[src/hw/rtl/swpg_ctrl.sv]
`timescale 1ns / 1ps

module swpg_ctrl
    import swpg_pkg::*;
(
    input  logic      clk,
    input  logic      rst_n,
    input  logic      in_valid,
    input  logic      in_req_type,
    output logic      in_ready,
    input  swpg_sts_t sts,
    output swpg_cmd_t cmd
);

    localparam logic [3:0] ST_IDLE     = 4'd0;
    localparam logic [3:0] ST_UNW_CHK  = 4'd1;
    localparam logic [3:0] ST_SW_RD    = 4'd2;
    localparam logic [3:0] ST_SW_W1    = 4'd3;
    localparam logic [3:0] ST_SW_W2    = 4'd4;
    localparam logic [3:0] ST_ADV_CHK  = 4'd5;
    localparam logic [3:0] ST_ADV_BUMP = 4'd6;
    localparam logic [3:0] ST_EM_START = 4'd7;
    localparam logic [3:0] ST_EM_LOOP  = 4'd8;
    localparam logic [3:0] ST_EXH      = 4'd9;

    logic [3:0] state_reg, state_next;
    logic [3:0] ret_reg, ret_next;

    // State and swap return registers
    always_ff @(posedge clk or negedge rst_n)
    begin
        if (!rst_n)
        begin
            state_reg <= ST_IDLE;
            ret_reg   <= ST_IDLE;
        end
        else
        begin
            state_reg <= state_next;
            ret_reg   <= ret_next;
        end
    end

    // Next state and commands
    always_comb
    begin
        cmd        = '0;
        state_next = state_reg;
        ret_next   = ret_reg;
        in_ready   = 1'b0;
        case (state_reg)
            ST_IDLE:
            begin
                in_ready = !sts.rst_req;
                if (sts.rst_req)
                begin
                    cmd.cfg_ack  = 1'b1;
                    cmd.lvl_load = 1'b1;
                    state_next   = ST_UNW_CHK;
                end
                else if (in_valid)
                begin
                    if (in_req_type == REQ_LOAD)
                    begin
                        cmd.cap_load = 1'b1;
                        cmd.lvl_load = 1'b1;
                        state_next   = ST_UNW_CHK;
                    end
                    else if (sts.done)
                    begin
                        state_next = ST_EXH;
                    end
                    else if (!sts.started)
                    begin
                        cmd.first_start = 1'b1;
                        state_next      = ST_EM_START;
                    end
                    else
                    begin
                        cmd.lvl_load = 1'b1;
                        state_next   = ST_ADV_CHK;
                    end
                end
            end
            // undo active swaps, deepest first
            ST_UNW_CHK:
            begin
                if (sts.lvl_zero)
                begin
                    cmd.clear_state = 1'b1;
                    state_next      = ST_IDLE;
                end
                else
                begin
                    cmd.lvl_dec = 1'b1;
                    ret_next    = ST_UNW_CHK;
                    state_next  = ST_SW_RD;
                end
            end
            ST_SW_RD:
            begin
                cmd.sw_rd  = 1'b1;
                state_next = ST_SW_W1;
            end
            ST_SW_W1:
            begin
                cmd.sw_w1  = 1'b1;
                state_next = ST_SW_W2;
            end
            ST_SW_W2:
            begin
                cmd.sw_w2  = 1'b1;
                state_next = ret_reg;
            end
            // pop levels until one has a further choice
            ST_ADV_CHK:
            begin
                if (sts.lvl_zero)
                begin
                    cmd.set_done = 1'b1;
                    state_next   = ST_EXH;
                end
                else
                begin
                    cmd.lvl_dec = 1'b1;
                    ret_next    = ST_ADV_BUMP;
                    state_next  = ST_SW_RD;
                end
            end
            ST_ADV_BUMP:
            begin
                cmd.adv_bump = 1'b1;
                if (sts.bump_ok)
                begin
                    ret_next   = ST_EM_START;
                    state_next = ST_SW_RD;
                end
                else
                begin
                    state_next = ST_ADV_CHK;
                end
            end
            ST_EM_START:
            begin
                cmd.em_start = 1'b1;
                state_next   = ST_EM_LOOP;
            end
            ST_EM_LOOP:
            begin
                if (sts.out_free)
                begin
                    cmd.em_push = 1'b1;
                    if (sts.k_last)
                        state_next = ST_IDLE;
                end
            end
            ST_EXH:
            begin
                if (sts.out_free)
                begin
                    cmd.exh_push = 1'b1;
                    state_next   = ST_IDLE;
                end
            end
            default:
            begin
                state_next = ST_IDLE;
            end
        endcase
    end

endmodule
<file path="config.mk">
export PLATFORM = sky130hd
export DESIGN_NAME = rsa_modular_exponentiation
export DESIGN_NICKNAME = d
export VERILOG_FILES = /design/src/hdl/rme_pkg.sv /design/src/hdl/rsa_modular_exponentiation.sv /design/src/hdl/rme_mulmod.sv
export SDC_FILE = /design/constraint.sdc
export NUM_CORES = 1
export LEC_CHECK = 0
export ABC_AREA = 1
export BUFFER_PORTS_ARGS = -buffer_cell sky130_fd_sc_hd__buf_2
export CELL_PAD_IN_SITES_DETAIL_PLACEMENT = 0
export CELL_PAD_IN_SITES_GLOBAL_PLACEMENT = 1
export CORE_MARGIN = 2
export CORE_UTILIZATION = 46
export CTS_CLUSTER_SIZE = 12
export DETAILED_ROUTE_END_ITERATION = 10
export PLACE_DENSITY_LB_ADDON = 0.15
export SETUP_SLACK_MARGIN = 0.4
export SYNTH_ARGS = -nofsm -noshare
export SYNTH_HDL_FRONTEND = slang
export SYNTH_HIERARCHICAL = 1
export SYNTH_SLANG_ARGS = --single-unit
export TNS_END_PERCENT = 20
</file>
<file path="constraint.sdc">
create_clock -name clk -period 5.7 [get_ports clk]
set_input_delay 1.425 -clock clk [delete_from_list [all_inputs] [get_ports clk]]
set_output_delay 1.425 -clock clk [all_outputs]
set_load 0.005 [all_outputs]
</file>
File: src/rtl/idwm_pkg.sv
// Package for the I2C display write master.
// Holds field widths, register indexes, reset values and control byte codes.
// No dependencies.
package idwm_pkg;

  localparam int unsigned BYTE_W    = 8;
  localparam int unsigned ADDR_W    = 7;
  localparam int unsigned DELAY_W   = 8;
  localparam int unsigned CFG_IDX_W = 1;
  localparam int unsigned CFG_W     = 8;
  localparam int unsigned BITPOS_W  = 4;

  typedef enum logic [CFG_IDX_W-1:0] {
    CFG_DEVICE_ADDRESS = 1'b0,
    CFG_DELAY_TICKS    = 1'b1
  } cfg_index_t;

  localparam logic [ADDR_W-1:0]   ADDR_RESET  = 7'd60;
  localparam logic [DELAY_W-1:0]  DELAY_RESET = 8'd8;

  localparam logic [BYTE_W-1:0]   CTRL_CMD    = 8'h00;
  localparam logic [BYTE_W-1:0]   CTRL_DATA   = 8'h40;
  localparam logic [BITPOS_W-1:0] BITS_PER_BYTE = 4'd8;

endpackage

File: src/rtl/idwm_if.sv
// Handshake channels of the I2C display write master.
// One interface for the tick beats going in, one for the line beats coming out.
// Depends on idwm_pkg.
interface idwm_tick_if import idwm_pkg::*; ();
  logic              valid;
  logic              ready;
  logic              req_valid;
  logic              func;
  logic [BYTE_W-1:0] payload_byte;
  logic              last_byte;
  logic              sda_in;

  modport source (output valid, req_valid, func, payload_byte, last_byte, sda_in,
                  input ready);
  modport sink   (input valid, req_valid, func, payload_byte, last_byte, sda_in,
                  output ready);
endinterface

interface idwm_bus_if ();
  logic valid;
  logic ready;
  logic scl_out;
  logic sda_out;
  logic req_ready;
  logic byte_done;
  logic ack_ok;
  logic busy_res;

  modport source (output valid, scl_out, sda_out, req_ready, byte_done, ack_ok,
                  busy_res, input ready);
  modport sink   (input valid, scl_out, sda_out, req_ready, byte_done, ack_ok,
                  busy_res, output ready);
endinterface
******************************
▶ **Exercise**: Transcribe the entries above word for word, from the first line through the line containing "localparam logic [3:0] ST_SW_W2", and nothing else.

▶ **Response to the task**:
[src/hw/rtl/swpg_ctrl.sv]
`timescale 1ns / 1ps

module swpg_ctrl
    import swpg_pkg::*;
(
    input  logic      clk,
    input  logic      rst_n,
    input  logic      in_valid,
    input  logic      in_req_type,
    output logic      in_ready,
    input  swpg_sts_t sts,
    output swpg_cmd_t cmd
);

    localparam logic [3:0] ST_IDLE     = 4'd0;
    localparam logic [3:0] ST_UNW_CHK  = 4'd1;
    localparam logic [3:0] ST_SW_RD    = 4'd2;
    localparam logic [3:0] ST_SW_W1    = 4'd3;
    localparam logic [3:0] ST_SW_W2    = 4'd4;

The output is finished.